Thursday, June 23, 2011

Light-Family Philosophy, Packing It Up

We are a family on the move again! The kids are having final play-dates with school friends, I am cramming in last-chance meetings, and we are working Atey through the interview circuit toward her next nanny job. Five more days in Cambodia—I can’t believe the adventure is already reaching its end. TJ is home from his assignment and skyping with us regularly. We can feel the tug of our other little nest pulling us back to Virginia.
I’m not going to let this move stress me. Being a planner, I had a spreadsheet of packed items coming over here on a thumbdrive, so I pulled the file out to start again in reverse. For me it’s a soothing feeling to throw out worn-through socks and busted flip-flops. I see the floor of the apartment looking more bare each day, and it makes me feel light. A missionary mom of Ernie’s friend told me that she’s mastered the allotted moving cube. And with no house in the US and a pool of shared furniture in Phnom Penh, she smiled when she explained to me that everything they own quite literally packs into a cube. I’m a little jealous.
Well, I admit that some of the trashing goes on after the kids have fallen asleep. But I know I’m not the only parent doing that. Jamie Lee Curtis calls it “toy editing”, and my brother calls it “the final putting away.” It’s where you arrive after the first-baby euphoria of accumulation. (Or you don’t, and by baby #2 you are drowning in it. No offense, hoarders, but it gets to feel like the fourth plate at the Lucky Panda buffet.) Anyway, I would feel guilty about all the “editing” I’ve done if it weren’t that the kids seem just as happy with the light-family philosophy as I am. (OK, in fairness, as I have written before, we have plenty of head-banging and hair-pulling going on here. But do we have a control group? I don’t see the causality of kid+toy=fulfillment and kid-toy=misery. In fact, I rather like my dad’s assessment of McDonald’s “sad meals” that dispense disappointing, unequal, and quick-to-break toys which pretty much guarantee that a carload of multi-age children will burst into kicking and tears minutes after opening the packages--driving some moms insane.) On the light-family side, yesterday was such a good example that I wanted to burst into Julie Andrews and have a bird land on my shoulder. I walked through the door and Ernest was reading another book, Yoshi was drawing space aliens, and Tika and Puck were playing hide-and-seek. We might not have a control group, but we have a counter-factual! Take that, McMansion-dwelling consumer-hoarders!
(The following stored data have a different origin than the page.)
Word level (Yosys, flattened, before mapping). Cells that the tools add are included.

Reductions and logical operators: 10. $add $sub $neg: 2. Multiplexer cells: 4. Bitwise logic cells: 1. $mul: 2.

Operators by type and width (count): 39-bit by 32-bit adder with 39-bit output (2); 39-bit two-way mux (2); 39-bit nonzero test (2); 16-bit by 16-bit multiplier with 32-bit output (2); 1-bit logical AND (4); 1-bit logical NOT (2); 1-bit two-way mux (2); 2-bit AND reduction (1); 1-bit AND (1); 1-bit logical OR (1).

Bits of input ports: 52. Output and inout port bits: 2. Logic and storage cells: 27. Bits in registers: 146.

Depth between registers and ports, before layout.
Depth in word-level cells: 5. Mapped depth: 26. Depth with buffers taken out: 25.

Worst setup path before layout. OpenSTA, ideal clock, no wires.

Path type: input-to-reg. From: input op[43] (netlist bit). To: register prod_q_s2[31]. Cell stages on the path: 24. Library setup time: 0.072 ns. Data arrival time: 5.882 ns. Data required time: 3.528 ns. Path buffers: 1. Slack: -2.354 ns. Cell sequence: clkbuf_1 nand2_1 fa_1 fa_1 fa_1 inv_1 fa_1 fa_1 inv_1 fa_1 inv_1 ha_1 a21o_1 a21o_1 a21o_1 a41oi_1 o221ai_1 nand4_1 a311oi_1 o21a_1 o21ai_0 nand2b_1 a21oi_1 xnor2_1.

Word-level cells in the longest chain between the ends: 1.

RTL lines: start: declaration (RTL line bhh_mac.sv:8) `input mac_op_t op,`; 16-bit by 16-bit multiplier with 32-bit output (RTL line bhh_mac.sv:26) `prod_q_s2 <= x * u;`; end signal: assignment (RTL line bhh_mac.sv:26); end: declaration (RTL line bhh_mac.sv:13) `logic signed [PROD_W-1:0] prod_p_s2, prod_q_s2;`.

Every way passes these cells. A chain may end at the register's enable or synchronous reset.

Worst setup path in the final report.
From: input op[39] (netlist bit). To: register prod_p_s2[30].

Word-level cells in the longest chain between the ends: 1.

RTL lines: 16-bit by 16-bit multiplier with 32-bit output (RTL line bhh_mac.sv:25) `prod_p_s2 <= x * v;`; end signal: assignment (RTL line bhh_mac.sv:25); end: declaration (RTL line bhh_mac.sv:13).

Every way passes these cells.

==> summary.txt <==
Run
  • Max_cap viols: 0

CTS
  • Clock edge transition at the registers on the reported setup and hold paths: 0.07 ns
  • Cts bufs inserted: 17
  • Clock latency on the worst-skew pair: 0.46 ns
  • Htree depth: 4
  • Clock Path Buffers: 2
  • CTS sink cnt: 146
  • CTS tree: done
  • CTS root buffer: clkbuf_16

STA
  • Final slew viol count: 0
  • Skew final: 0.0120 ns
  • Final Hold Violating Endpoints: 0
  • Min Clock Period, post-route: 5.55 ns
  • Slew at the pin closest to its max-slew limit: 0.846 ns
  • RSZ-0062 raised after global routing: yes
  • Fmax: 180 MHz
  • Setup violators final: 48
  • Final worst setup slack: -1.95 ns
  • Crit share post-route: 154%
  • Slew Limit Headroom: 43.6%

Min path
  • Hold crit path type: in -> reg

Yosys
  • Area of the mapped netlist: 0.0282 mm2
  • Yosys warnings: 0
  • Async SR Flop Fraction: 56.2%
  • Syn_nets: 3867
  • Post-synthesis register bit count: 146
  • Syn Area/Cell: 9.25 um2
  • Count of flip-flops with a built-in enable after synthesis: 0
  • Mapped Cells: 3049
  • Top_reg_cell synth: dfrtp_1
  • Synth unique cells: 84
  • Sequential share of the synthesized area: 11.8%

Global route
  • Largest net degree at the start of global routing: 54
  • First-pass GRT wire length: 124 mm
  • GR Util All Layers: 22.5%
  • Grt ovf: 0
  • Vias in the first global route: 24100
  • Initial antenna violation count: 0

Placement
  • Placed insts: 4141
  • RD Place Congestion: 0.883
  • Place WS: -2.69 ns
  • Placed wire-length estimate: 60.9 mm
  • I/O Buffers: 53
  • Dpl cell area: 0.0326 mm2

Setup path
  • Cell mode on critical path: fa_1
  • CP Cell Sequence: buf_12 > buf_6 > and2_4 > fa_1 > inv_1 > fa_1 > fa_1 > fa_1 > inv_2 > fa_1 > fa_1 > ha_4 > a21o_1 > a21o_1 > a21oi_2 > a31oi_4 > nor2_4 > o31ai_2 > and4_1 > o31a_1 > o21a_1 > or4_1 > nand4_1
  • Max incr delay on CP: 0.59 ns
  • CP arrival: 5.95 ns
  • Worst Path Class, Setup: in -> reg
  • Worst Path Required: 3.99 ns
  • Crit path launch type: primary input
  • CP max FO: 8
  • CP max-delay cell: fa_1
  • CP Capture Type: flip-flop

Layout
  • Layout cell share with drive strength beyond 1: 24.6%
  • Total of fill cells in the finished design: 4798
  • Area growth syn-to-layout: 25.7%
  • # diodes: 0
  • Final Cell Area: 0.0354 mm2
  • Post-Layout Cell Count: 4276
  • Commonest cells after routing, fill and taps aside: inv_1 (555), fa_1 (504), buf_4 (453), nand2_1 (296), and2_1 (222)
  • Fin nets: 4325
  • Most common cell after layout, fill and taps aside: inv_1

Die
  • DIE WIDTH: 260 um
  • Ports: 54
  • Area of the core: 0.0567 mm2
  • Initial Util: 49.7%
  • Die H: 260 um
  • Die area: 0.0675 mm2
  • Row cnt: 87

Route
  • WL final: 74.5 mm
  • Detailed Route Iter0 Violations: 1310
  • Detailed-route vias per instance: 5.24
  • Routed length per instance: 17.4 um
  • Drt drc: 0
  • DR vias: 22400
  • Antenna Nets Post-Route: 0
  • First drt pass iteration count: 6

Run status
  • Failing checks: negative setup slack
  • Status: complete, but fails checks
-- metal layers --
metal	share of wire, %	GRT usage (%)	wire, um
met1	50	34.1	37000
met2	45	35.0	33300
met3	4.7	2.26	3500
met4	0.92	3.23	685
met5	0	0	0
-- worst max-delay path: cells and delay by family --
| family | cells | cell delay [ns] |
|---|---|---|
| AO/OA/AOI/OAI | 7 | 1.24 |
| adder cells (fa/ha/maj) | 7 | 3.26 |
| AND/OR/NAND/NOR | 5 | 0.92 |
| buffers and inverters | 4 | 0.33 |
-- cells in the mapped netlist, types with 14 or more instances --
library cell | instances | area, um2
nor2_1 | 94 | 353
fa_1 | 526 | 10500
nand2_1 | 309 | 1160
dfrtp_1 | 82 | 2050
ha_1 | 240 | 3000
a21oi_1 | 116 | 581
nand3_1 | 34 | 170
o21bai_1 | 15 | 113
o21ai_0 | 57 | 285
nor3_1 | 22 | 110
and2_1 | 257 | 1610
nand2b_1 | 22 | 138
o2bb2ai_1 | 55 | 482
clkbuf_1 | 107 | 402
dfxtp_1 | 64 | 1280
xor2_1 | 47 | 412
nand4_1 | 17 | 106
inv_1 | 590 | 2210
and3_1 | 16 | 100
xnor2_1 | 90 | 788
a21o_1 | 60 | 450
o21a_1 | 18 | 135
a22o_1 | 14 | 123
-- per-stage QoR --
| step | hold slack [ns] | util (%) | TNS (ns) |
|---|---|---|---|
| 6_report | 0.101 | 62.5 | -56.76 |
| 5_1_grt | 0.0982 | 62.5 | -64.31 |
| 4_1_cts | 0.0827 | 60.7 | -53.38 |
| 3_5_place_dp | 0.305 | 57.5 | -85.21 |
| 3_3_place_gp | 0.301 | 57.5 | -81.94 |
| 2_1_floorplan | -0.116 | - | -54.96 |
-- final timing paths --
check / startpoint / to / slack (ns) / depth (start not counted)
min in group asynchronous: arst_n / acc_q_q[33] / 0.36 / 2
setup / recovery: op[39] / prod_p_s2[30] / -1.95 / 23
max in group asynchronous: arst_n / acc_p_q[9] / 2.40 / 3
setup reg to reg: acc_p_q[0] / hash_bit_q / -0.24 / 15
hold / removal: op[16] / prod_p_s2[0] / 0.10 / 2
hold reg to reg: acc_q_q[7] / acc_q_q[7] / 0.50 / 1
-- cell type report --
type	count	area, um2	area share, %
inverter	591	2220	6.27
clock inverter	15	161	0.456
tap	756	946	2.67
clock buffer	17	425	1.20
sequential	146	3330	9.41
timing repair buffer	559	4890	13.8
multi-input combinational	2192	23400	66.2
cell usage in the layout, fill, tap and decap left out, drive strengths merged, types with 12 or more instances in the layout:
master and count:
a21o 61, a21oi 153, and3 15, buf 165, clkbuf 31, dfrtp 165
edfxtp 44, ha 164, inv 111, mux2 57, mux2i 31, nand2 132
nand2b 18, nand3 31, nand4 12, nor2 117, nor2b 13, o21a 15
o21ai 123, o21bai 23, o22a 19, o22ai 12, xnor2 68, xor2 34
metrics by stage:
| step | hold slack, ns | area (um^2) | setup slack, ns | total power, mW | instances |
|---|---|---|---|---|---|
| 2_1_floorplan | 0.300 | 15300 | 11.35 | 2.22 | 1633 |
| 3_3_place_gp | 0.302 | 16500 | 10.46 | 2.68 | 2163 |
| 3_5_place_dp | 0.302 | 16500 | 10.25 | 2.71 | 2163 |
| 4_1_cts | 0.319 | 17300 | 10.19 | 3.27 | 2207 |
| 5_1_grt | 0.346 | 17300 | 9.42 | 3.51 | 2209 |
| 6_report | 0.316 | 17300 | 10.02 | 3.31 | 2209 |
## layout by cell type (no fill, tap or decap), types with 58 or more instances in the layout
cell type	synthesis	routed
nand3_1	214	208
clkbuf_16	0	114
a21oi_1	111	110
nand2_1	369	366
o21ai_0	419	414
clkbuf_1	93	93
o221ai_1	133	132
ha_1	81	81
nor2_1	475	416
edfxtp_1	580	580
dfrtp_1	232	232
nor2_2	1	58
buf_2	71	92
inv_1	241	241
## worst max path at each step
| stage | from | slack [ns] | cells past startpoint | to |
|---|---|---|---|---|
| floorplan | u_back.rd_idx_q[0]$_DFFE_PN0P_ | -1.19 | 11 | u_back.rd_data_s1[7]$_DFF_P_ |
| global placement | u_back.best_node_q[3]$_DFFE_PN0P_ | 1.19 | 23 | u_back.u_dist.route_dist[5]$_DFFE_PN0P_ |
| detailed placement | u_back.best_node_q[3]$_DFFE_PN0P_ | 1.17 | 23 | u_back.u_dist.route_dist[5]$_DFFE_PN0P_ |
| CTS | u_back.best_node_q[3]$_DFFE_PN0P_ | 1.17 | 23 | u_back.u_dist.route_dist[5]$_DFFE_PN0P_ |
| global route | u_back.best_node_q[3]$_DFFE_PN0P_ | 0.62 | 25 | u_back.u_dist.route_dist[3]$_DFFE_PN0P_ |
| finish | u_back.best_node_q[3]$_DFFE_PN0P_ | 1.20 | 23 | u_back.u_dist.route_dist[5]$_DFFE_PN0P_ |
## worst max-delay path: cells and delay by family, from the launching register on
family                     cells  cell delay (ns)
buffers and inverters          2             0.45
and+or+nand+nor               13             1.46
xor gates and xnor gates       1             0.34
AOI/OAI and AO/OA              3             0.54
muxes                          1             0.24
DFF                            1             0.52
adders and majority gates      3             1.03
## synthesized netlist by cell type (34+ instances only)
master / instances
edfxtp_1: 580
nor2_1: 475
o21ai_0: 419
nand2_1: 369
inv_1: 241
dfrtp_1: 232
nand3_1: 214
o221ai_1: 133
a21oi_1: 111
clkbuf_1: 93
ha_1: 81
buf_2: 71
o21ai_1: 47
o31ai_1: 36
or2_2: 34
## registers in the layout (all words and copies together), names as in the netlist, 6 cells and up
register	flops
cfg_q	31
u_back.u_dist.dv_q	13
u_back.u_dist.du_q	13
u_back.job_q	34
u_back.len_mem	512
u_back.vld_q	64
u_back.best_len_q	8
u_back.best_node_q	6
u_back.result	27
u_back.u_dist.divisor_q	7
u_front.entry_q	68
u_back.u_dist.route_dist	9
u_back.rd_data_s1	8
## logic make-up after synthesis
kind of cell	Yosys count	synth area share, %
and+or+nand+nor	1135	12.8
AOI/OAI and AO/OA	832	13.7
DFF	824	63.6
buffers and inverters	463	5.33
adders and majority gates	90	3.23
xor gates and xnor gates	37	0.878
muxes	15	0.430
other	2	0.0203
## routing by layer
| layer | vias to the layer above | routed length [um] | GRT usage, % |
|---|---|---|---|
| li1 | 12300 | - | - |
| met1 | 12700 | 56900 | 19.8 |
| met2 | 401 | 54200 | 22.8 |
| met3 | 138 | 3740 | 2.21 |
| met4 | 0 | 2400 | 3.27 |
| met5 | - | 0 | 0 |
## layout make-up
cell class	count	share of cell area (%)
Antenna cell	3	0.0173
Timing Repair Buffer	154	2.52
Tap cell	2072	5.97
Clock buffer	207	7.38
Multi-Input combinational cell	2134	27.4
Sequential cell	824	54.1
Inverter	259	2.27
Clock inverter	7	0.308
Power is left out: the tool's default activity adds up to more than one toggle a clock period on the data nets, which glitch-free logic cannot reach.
===== config.mk =====
export PLATFORM = sky130hd
export DESIGN_NAME = work_relax_timer_with_debounce_flat
export DESIGN_NICKNAME = d
export VERILOG_FILES = /design/src/rtl/wrt_pkg.sv /design/src/rtl/wrt_in_if.sv /design/src/rtl/wrt_out_if.sv /design/src/rtl/work_relax_timer_with_debounce.sv /design/src/rtl/wrt_ctrl.sv /design/src/rtl/wrt_dpath.sv /design/src/flat_wrapper.sv
export SDC_FILE = /design/constraint.sdc
export NUM_CORES = 1
export LEC_CHECK = 0
export ABC_AREA = 1
export BUFFER_PORTS_ARGS = -buffer_cell sky130_fd_sc_hd__clkbuf_2
export CORE_MARGIN = 3
export CORE_UTILIZATION = 35
export CTS_CLUSTER_DIAMETER = 40
export DETAILED_ROUTE_END_ITERATION = 8
export PLACE_DENSITY_LB_ADDON = 0.3
export SKIP_LAST_GASP = 1
export SYNTH_ARGS = -nofsm -noshare
export SYNTH_HDL_FRONTEND = slang
export SYNTH_SLANG_ARGS = --single-unit

===== constraint.sdc =====
create_clock -name i_clk -period 4.4 [get_ports i_clk]
set_clock_uncertainty 0.15 [all_clocks]
set_input_delay 0.22 -clock i_clk [delete_from_list [all_inputs] [get_ports i_clk]]
set_output_delay 0.22 -clock i_clk [all_outputs]
set_load 0.1 [all_outputs]
## src/rtl/core/window_pacing_rate_core_assert.svh

```systemverilog
// Assertion macros shared by the pacing rate core
`ifndef WINDOW_PACING_RATE_CORE_ASSERT_SVH
`define WINDOW_PACING_RATE_CORE_ASSERT_SVH

// same-cycle implication, checked outside reset
`define WPR_ASSERT_NOW(lbl, ante, cons, msg) \
  lbl: assert property (@(posedge clk) disable iff (rst) (ante) |-> (cons)) else $error(msg);

// next-cycle implication, checked outside reset
`define WPR_ASSERT_NEXT(lbl, ante, cons, msg) \
  lbl: assert property (@(posedge clk) disable iff (rst) (ante) |=> (cons)) else $error(msg);

`endif

```

## src/rtl/core/wpr_pkg.sv

```systemverilog
`timescale 1ns / 1ps
package wpr_pkg;

  localparam int DIVD_W     = 62;   // window * 1e9 fits in 62 bits
  localparam int NOS_W      = 55;   // window * 8e6 fits in 55 bits
  localparam int GAIN_W     = 9;
  localparam int REM_W      = 7;    // remainder of a division by 100
  localparam int DEC_STAGES = 8;
  localparam int DEC_BITS   = 8;
  localparam int QV_W       = DEC_STAGES * DEC_BITS;
  localparam int RG_W       = REM_W + GAIN_W;
  localparam int RECIP_W    = 17;
  localparam int RECIP_SH   = 23;
  localparam int ADDR_W     = 5;

  localparam logic [29:0] NS_PER_SEC    = 30'd1000000000;
  localparam logic [22:0] NO_SRTT_SCALE = 23'd8000000;
  localparam logic [REM_W-1:0]   PCT_DIV  = 7'd100;
  localparam logic [RECIP_W-1:0] RECIP100 = 17'd83887;   // ceil(2^23 / 100)

  localparam logic [1:0] REG_SS_GAIN = 2'd0;
  localparam logic [1:0] REG_CA_GAIN = 2'd1;
  localparam logic [1:0] REG_CAP     = 2'd2;

  localparam logic [GAIN_W-1:0] SS_GAIN_RST = 9'd200;
  localparam logic [GAIN_W-1:0] CA_GAIN_RST = 9'd120;

  typedef struct packed {
    logic [31:0] window_bytes_in;
    logic [31:0] inflight_bytes_in;
    logic [31:0] threshold_bytes;
    logic [63:0] rtt_ns;
    logic [63:0] existing_rate;
  } req_t;

  typedef struct packed {
    logic [63:0] pacing_rate;
    logic        kept_existing;
  } rsp_t;

  // per-request fields carried alongside the arithmetic
  typedef struct packed {
    logic              kept;
    logic [63:0]       existing;
    logic              win_zero;
    logic              srtt_zero;
    logic [NOS_W-1:0]  nos;
    logic [GAIN_W-1:0] gain;
  } side_t;

endpackage

```

## src/rtl/core/wpr_pct.sv

```systemverilog
`timescale 1ns / 1ps
module wpr_pct (
  input  logic                        clk,
  input  logic                        rst,
  input  logic                        adv,
  input  logic                        in_vld,
  input  logic [wpr_pkg::DIVD_W-1:0]  in_quot,
  input  wpr_pkg::side_t              in_side,
  input  logic [63:0]                 cap,
  output logic                        out_vld,
  output wpr_pkg::rsp_t               out_rsp
);
  import wpr_pkg::*;

  localparam int NST = DEC_STAGES + 4;
  localparam int DN_W = REM_W + DEC_BITS;
  localparam int DP_W = DN_W + RECIP_W;

  logic [NST-1:0] vld;

  // base select
  logic [QV_W-1:0]  p0_v;
  side_t            p0_sd;
  // digit stages of the division by 100
  logic [QV_W-1:0]  dx      [DEC_STAGES];
  logic [REM_W-1:0] dr      [DEC_STAGES];
  side_t            dsd     [DEC_STAGES];
  logic [QV_W-1:0]  dx_nxt  [DEC_STAGES];
  logic [REM_W-1:0] dr_nxt  [DEC_STAGES];
  // gain products
  logic [QV_W+GAIN_W-1:0] g1_hi;
  logic [RG_W-1:0]        g1_rg;
  side_t                  g1_sd;
  logic [QV_W+GAIN_W-1:0] g2_hi;
  logic [9:0]             g2_lo;
  side_t                  g2_sd;
  rsp_t                   rsp;

  logic [QV_W-1:0]              base;
  logic [RG_W+RECIP_W-1:0]      lo_prod;
  logic [QV_W+GAIN_W:0]         sum;
  logic [63:0]                  gained;
  logic [63:0]                  capped;

  always_comb begin
    if (in_side.srtt_zero) begin
      base = QV_W'(in_side.nos);
    end else if (in_quot == '0) begin
      base = QV_W'(1);
    end else begin
      base = QV_W'(in_quot);
    end
  end

  // one byte digit per stage: remainder and next byte divided by 100 via the reciprocal
  always_comb begin
    logic [DN_W-1:0]     n;
    logic [DP_W-1:0]     np;
    logic [DEC_BITS-1:0] qd;
    logic [REM_W-1:0]    r;
    logic [QV_W-1:0]     x;
    for (int s = 0; s < DEC_STAGES; s++) begin
      r  = (s == 0) ? '0 : dr[s-1];
      x  = (s == 0) ? p0_v : dx[s-1];
      n  = {r, x[QV_W-1 -: DEC_BITS]};
      np = DP_W'(n) * DP_W'(RECIP100);
      qd = DEC_BITS'(np >> RECIP_SH);
      r  = REM_W'(n - DN_W'(qd) * DN_W'(PCT_DIV));
      x  = {x[QV_W-DEC_BITS-1:0], qd};
      dr_nxt[s] = r;
      dx_nxt[s] = x;
    end
  end

  assign lo_prod = g1_rg * RECIP100;
  assign sum     = (QV_W+GAIN_W+1)'(g2_hi) + (QV_W+GAIN_W+1)'(g2_lo);

  always_comb begin
    if (g2_sd.gain == '0) begin
      gained = '0;
    end else if (sum[QV_W+GAIN_W:64] != '0) begin
      gained = '1;
    end else if (sum == '0) begin
      gained = 64'd1;
    end else begin
      gained = sum[63:0];
    end
    if (g2_sd.win_zero) begin
      gained = '0;
    end
    capped = (cap != '0 && gained > cap) ? cap : gained;
    if (g2_sd.kept) begin
      rsp.pacing_rate   = g2_sd.existing;
      rsp.kept_existing = 1'b1;
    end else begin
      rsp.pacing_rate   = capped;
      rsp.kept_existing = 1'b0;
    end
  end

  always_ff @(posedge clk) begin
    if (rst) begin
      vld <= '0;
    end else if (adv) begin
      vld <= {vld[NST-2:0], in_vld};
    end
  end

  always_ff @(posedge clk) begin
    if (adv) begin
      p0_v  <= base;
      p0_sd <= in_side;
      for (int s = 0; s < DEC_STAGES; s++) begin
        dx[s]  <= dx_nxt[s];
        dr[s]  <= dr_nxt[s];
        dsd[s] <= (s == 0) ? p0_sd : dsd[s-1];
      end
      g1_hi   <= dx[DEC_STAGES-1] * dsd[DEC_STAGES-1].gain;
      g1_rg   <= dr[DEC_STAGES-1] * dsd[DEC_STAGES-1].gain;
      g1_sd   <= dsd[DEC_STAGES-1];
      g2_hi   <= g1_hi;
      g2_lo   <= lo_prod[RG_W+RECIP_W-1:RECIP_SH];
      g2_sd   <= g1_sd;
      out_rsp <= rsp;
    end
  end

  assign out_vld = vld[NST-1];

endmodule

```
In case you hadn’t guessed, I seem to have a problem with being stationary. Ernest and Yoshi have been anxious about returning to the circle of kids in their American school, many of whom will spend their entire childhood in the same school system. The age cohort has built a social hierarchy that will last from kindergarten to first cars and facial hair (and that's not too pretty, as Greg Heffley can attest from the junior-high lock-in). And while some parents think that this kind of stability nurtures healthy childhood development, it seems to me an unfair trade for my going totally nuts.
How will we cope with the return to Americana? Thanks to some lucky timing, we’ll start with a few cold beers and firecrackers. Then I think it won’t be long before we’re huddled back around the tiny kitchen table studying some new corner of the map.